В мирное время «образцовый» служака, в советско-финскую войну он очень ловко сумел вместо себя послать на фронт своего товарища из гарнизона. Когда началась Отечественная война, по дороге на фронт он «заболел» аппендицитом и через приятеля из управления кадров вернулся в родной город на Волге. Война снова вымела его из города на фронт. Выехал. Но… опять какая-то неведомая сила вернула его к тиши тылового города. Только осенью 1941 года отбыл он на фронт.
— Не можете ли вы кратко рассказать, — спрашиваю я его, — что вы сделали, чтобы улучшить работу?
Недовольно выпятив нижнюю губу, он ответил фразой, которую я до сих пор не могу забыть.
— Служил! Этим все сказано. Не воровал, не обманывал! Разве недостаточно?
— Теперь послушайте меня. Сомневаюсь, чтобы вам кто-нибудь и когда-нибудь говорил то, что скажу я. Может быть, это пойдет вам на пользу. Вы считаете себя морально устойчивым, а завели гаремчик из трех сожительниц. Не спорьте, знаю, могу по фамилиям назвать. Одной из них вы ухитрились лично сделать аборт. Не отрицайте! Могу указать день, число и месяц! Пользуясь своим служебным положением, вы через приятелей — начальников санитарных поездов — отправили за три месяца пребывания на фронте пять весьма весомых продовольственных посылок. Никакой болезни сердца у вас не было и нет! Не лгите! Вы здоровый человек. Вспомните ваших трех сожительниц. В ночь на двадцать второе августа, когда санитары, надрываясь от работы, несли мимо вашего кабинета раненого, вы, разъяренный, что они осмелились потревожить ваш покой, выскочили в коридор в нижнем белье и набросились на них бранью. Тоже не было? Ах, было! Вы дошли до такой наглости, что умудрились вызывать к себе секретаря партийного бюро для уплаты взноса!

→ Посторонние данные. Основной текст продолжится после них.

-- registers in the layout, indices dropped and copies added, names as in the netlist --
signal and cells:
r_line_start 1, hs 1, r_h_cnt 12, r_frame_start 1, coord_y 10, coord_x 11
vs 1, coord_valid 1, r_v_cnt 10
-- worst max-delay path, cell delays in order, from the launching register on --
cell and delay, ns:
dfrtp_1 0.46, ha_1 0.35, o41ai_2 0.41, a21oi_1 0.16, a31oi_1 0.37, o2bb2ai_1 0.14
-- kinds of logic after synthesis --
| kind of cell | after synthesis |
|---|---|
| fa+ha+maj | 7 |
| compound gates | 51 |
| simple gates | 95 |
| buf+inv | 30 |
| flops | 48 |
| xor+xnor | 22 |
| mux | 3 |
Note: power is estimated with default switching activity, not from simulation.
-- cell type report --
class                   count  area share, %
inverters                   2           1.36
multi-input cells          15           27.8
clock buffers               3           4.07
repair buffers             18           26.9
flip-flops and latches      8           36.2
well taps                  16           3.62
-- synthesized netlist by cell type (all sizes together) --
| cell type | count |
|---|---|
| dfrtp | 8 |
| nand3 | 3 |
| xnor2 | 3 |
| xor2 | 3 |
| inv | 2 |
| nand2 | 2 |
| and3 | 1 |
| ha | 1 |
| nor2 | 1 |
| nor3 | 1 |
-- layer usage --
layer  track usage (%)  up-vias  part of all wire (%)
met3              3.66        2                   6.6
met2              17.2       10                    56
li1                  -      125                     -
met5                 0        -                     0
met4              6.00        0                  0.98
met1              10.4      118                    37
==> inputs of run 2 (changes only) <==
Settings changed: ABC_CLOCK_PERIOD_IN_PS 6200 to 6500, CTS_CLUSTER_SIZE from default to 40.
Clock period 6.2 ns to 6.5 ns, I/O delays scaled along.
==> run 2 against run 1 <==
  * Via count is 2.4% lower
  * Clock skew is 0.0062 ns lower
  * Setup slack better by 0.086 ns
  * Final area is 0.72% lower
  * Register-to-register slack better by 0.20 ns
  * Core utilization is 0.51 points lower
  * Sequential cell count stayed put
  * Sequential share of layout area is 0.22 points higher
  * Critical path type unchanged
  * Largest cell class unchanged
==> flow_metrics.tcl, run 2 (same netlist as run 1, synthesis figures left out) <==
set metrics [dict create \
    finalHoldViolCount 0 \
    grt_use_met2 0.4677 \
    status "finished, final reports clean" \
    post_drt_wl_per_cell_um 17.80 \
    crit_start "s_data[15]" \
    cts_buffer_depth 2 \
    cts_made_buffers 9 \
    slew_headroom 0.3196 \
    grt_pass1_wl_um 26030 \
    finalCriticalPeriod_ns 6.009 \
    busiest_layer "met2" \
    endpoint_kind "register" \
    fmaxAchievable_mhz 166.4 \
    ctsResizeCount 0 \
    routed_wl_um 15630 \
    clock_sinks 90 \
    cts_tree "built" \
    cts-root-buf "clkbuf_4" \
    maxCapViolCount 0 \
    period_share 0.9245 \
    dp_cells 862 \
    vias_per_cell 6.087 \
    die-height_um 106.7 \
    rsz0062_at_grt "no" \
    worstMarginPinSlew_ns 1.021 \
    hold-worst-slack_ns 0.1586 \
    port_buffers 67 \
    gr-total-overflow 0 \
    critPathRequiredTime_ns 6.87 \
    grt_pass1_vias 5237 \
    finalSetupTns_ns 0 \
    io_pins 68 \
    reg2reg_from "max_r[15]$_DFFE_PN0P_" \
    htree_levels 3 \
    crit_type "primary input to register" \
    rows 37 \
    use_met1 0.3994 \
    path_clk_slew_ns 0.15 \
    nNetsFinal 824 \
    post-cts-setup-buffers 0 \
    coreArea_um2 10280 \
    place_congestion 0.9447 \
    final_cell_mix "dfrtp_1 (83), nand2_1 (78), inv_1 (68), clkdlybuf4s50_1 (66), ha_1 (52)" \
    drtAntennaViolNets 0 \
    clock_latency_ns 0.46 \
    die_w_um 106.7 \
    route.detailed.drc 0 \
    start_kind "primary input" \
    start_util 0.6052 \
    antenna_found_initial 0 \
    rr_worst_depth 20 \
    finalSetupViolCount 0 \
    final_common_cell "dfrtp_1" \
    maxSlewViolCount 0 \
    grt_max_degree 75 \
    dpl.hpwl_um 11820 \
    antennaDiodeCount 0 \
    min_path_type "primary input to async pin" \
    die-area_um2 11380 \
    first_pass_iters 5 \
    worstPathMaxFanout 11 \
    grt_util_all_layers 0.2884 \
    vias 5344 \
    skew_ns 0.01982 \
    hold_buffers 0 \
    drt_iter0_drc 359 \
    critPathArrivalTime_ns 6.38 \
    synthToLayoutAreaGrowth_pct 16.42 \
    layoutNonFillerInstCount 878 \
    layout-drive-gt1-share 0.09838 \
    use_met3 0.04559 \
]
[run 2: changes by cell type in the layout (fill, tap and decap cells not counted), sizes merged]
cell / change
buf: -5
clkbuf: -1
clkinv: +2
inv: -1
--- config.mk ---
export PLATFORM = sky130hd
export DESIGN_NAME = water_pump_controller
export DESIGN_NICKNAME = d
export VERILOG_FILES = /design/src/rtl/water_level_pkg.sv /design/src/rtl/level_debouncer.sv /design/src/rtl/water_pump_controller.sv
export SDC_FILE = /design/constraint.sdc
export NUM_CORES = 1
export LEC_CHECK = 0
export ABC_CLOCK_PERIOD_IN_PS = 2200
export BUFFER_PORTS_ARGS = -buffer_cell sky130_fd_sc_hd__buf_4
export CAP_MARGIN = 20
export CORE_UTILIZATION = 35
export CTS_CLUSTER_SIZE = 24
export DETAILED_ROUTE_END_ITERATION = 6
export GPL_TIMING_DRIVEN = 0
export PLACE_DENSITY_LB_ADDON = 0.1
export SYNTH_ARGS = -nofsm -noshare
export SYNTH_HDL_FRONTEND = slang
export SYNTH_SLANG_ARGS = --single-unit
--- constraint.sdc ---
create_clock -name clk -period 2.2 [get_ports clk]
set_input_delay 0.22 -clock clk [delete_from_list [all_inputs] [get_ports clk]]
set_output_delay 0.22 -clock clk [all_outputs]
set_load 0.01 [all_outputs]
--- src/rtl/water_level_pkg.sv ---
// Shared types and constants for the water level sensing and pump control blocks.
package water_level_pkg;

  localparam int LEVEL_W = 3;
  localparam logic [LEVEL_W-1:0] LEVEL_MAX = 3'b111;

  typedef enum logic [1:0] {
    DISABLED = 2'd0,
    MONITOR  = 2'd1,
    FILL     = 2'd2,
    FAULT    = 2'd3
  } pump_state_e;

endpackage
===== src/rtl/fifo_out_ctrl.sv =====
// fifo_out_ctrl: pointer/status controller for the 32-entry factorial output FIFO.
//   clk, reset_n        clock (rising edge) and asynchronous active-low reset
//   wr_en, rd_en        write request (datapath) and read request (consumer)
//   wr_addr, we         tail pointer and qualified write enable for the write decoder
//   rd_addr, re         head pointer for the read mux and qualified pop strobe
//   data_count          occupancy 0..32; full/empty derived from it
//   wr_ack/wr_err       registered result of the previous cycle's write request
//   rd_ack/rd_err       registered result of the previous cycle's read request
// Build option: define FIFO_OUT_SIMUL_RW_EN to allow a write and a read in the same
// cycle. Without it, simultaneous requests are both ignored and the requester serializes.
module fifo_out_ctrl
  import fifo_out_pkg::*;
(
  input  logic          clk,
  input  logic          reset_n,
  input  logic          wr_en,
  input  logic          rd_en,
  output logic [AW-1:0] wr_addr,
  output logic          we,
  output logic [AW-1:0] rd_addr,
  output logic          re,
  output logic [CW-1:0] data_count,
  output logic          full,
  output logic          empty,
  output logic          wr_ack,
  output logic          wr_err,
  output logic          rd_ack,
  output logic          rd_err
);

  localparam logic [CW-1:0] CountFull = CW'(DEPTH);
  localparam logic [CW-1:0] CountOne  = 1;

  logic [CW-1:0] count_q, count_d;
  state_e        state_q, state_d;
  logic          rd_err_q, rd_err_d;
  logic          we_int, re_int;

  assign full  = (count_q == CountFull);
  assign empty = (count_q == '0);

  // Request qualification from registered status only, so we/re are valid in the
  // same cycle as the request.
  always_comb begin
    we_int = 1'b0;
    re_int = 1'b0;
`ifdef FIFO_OUT_SIMUL_RW_EN
    // When full, a concurrent read frees the slot the write lands in.
    we_int = wr_en & (~full | rd_en);
    re_int = rd_en & ~empty;
`else
    we_int = wr_en & ~rd_en & ~full;
    re_int = rd_en & ~wr_en & ~empty;
`endif
  end

  // Gate with reset so an in-flight write is never seen by the decoder during reset.
  assign we = we_int & reset_n;
  assign re = re_int & reset_n;

  always_comb begin
    count_d = count_q;
    case ({we_int, re_int})
      2'b10:   count_d = count_q + CountOne;
      2'b01:   count_d = count_q - CountOne;
      default: count_d = count_q;
    endcase
  end

  always_comb begin
    state_d  = StNoOp;
    rd_err_d = 1'b0;
    if (wr_en && rd_en) begin
`ifdef FIFO_OUT_SIMUL_RW_EN
      // Empty: only the write can proceed, the read side still reports an error.
      state_d  = empty ? StWrite : StWrRd;
      rd_err_d = empty;
`else
      state_d  = StNoOp;
`endif
    end else if (wr_en) begin
      state_d = full ? StWrError : StWrite;
    end else if (rd_en) begin
      state_d  = empty ? StRdError : StRead;
      rd_err_d = empty;
    end
  end

  always_ff @(posedge clk or negedge reset_n) begin
    if (!reset_n) begin
      count_q  <= '0;
      state_q  <= StInit;
      rd_err_q <= 1'b0;
    end else begin
      count_q  <= count_d;
      state_q  <= state_d;
      rd_err_q <= rd_err_d;
    end
  end

  // Write/read acks and the write error fall straight out of the recorded operation.
  // rd_err needs its own bit: a simultaneous request on an empty FIFO records StWrite
  // yet must still flag the rejected read.
  assign wr_ack     = (state_q == StWrite) || (state_q == StWrRd);
  assign wr_err     = (state_q == StWrError);
  assign rd_ack     = (state_q == StRead) || (state_q == StWrRd);
  assign rd_err     = rd_err_q;
  assign data_count = count_q;

  fifo_out_ptr u_tail (
    .clk     (clk),
    .reset_n (reset_n),
    .inc     (we_int),
    .ptr     (wr_addr)
  );

  fifo_out_ptr u_head (
    .clk     (clk),
    .reset_n (reset_n),
    .inc     (re_int),
    .ptr     (rd_addr)
  );

endmodule
`src/rtl/dfe_pkg.sv`:
```
// Shared constants for the DFE CIC decimator, used by both the integrator and comb stages.
package dfe_pkg;
    localparam int DFE_I_BW       = 8;
    localparam int DFE_O_BW       = 16;
    localparam int DFE_DECIM_RATE = 250;
    localparam int DFE_CNT_W      = $clog2(DFE_DECIM_RATE);

    // Two's-complement add overflow: operands agree in sign, result does not.
    function automatic logic add_ovf(input logic a_msb, input logic b_msb, input logic s_msb);
        return (a_msb == b_msb) && (s_msb != a_msb);
    endfunction
endpackage

```
`src/rtl/integrator_decim_if.sv`:
```
// Sample stream into the integrator and decimated stream out of it.
interface integrator_decim_if import dfe_pkg::*; #(
    parameter int I_BW = DFE_I_BW,
    parameter int O_BW = DFE_O_BW
);
    logic [I_BW-1:0] data_i;
    logic            valid_i;
    logic [O_BW-1:0] data_o;
    logic            valid_o;
    logic            ovf_o;

    modport master (output data_i, output valid_i, input data_o, input valid_o, input ovf_o);
    modport slave  (input data_i, input valid_i, output data_o, output valid_o, output ovf_o);
endinterface

```
`src/rtl/integ_decim_ctr.sv`:
```
// Decimation phase counter: counts 0..RATE-1 on inc, clr zeroes it; wrap_o flags the terminal count.
module integ_decim_ctr import dfe_pkg::*; #(
    parameter int RATE  = DFE_DECIM_RATE,
    parameter int CNT_W = $clog2(RATE)
) (
    input  logic clk_i,
    input  logic rst_n_i,
    input  logic inc,
    input  logic clr,
    output logic wrap_o
);
    localparam logic [CNT_W-1:0] CNT_LAST = CNT_W'(RATE - 1);

    logic [CNT_W-1:0] cnt_q;
    logic [CNT_W-1:0] cnt_d;

    assign wrap_o = (cnt_q == CNT_LAST);

    always_comb begin
        cnt_d = cnt_q;
        if (clr) begin
            cnt_d = '0;
        end else if (inc) begin
            cnt_d = wrap_o ? '0 : cnt_q + CNT_W'(1);
        end
    end

    always_ff @(posedge clk_i or negedge rst_n_i) begin
        if (!rst_n_i) begin
            cnt_q <= '0;
        end else begin
            cnt_q <= cnt_d;
        end
    end
endmodule

```
`src/rtl/integrator_decim.sv`:
```
// CIC integrator with decimated output: wrapping accumulator, one output every DECIM_RATE accepts.
// Optional sticky overflow flag built only when INTEG_OVF_FLAG_EN is defined.
module integrator_decim import dfe_pkg::*; #(
    parameter int I_BW       = DFE_I_BW,
    parameter int O_BW       = DFE_O_BW,
    parameter int DECIM_RATE = DFE_DECIM_RATE
) (
    input  logic               clk_i,
    input  logic               rst_n_i,
    input  logic               en_i,
    integrator_decim_if.slave  bus
);
    logic signed [I_BW-1:0] din;
    logic [O_BW-1:0]        din_ext;
    logic [O_BW-1:0]        sum;
    logic [O_BW-1:0]        acc_q, acc_d;
    logic [O_BW-1:0]        data_q, data_d;
    logic                   valid_q, valid_d;
    logic                   accept;
    logic                   wrap;

    assign din     = bus.data_i;
    assign din_ext = O_BW'(din);
    // Wraps modulo 2^O_BW on purpose; the comb stages cancel it downstream.
    assign sum     = acc_q + din_ext;
    assign accept  = en_i & bus.valid_i;

    integ_decim_ctr #(.RATE(DECIM_RATE)) u_ctr (
        .clk_i   (clk_i),
        .rst_n_i (rst_n_i),
        .inc     (accept),
        .clr     (~en_i),
        .wrap_o  (wrap)
    );

    always_comb begin
        acc_d   = acc_q;
        data_d  = data_q;
        valid_d = 1'b0;
        if (!en_i) begin
            acc_d  = '0;
            data_d = '0;
        end else if (bus.valid_i) begin
            acc_d = sum;
            if (wrap) begin
                data_d  = sum;
                valid_d = 1'b1;
            end
        end
    end

    always_ff @(posedge clk_i or negedge rst_n_i) begin
        if (!rst_n_i) begin
            acc_q   <= '0;
            data_q  <= '0;
            valid_q <= 1'b0;
        end else begin
            acc_q   <= acc_d;
            data_q  <= data_d;
            valid_q <= valid_d;
        end
    end

    assign bus.data_o  = data_q;
    assign bus.valid_o = valid_q;

`ifdef INTEG_OVF_FLAG_EN
    logic ovf_q, ovf_d;

    always_comb begin
        ovf_d = ovf_q;
        if (!en_i) begin
            ovf_d = 1'b0;
        end else if (accept && add_ovf(acc_q[O_BW-1], din_ext[O_BW-1], sum[O_BW-1])) begin
            ovf_d = 1'b1;
        end
    end

    always_ff @(posedge clk_i or negedge rst_n_i) begin
        if (!rst_n_i) begin
            ovf_q <= 1'b0;
        end else begin
            ovf_q <= ovf_d;
        end
    end

    assign bus.ovf_o = ovf_q;
`else
    assign bus.ovf_o = 1'b0;
`endif
endmodule

```
`src/flat_wrapper.sv`:
```
// flat-port wrapper written by rule: the top's interface ports become plain ports
module integrator_decim_flat import dfe_pkg::*;
#(
    parameter int I_BW       = DFE_I_BW,
    parameter int O_BW       = DFE_O_BW,
    parameter int DECIM_RATE = DFE_DECIM_RATE
)
  (clk_i, rst_n_i, en_i, bus_data_i, bus_valid_i, bus_data_o, bus_valid_o, bus_ovf_o);
  integrator_decim_if #(.I_BW(I_BW), .O_BW(O_BW)) bus_i ();
  input  logic clk_i;
  input  logic rst_n_i;
  input  logic en_i;
  input wire logic [$bits(bus_i.data_i)-1:0] bus_data_i;
  input wire logic [$bits(bus_i.valid_i)-1:0] bus_valid_i;
  output wire logic [$bits(bus_i.data_o)-1:0] bus_data_o;
  output wire logic [$bits(bus_i.valid_o)-1:0] bus_valid_o;
  output wire logic [$bits(bus_i.ovf_o)-1:0] bus_ovf_o;
  assign bus_i.data_i = bus_data_i;
  assign bus_i.valid_i = bus_valid_i;
  assign bus_data_o = bus_i.data_o;
  assign bus_valid_o = bus_i.valid_o;
  assign bus_ovf_o = bus_i.ovf_o;
  integrator_decim #(.I_BW(I_BW), .O_BW(O_BW), .DECIM_RATE(DECIM_RATE)) u_core (.clk_i(clk_i), .rst_n_i(rst_n_i), .en_i(en_i), .bus(bus_i));
endmodule
```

Он сидел, не шелохнувшись.
Были и другие: самодуры и самоуверенные невежды, претендовавшие на руководящее положение. Один из таких горе-руководителей вспоминается мне до сих пор.
— Зажирели!.. Разжалую!.. На фронт отправлю… в окопы!.. — то и дело стращал новый начальник управления госпиталями своих подчиненных.
Он весь был пропитан той военной кастовостью, которая отличала людей, попавших со школьной скамьи на военную службу в старой русской армии. Мысль его не шла дальше готовых формул. Служил он до войны в небольшом госпитале Смоленского гарнизона. По утрам не спеша занимался физической зарядкой, завтракал и отправлялся на службу. Принимал рапорт дежурного, подписывал немудрящие бумажки, заходил в отделения; так проходил день, второй, неделя, месяц. Так шли годы…
Годы приносили сперва «шпалы» на петлицах, потом появился «ромб», в перспективе был второй. Война принесла новые заботы. На его плечи взвалили тяжелый груз управления госпиталями фронта. Нужно было принимать смелые, твердые решения продиктованные быстро меняющейся боевой обстановкой. А он совершенно не был на это способен.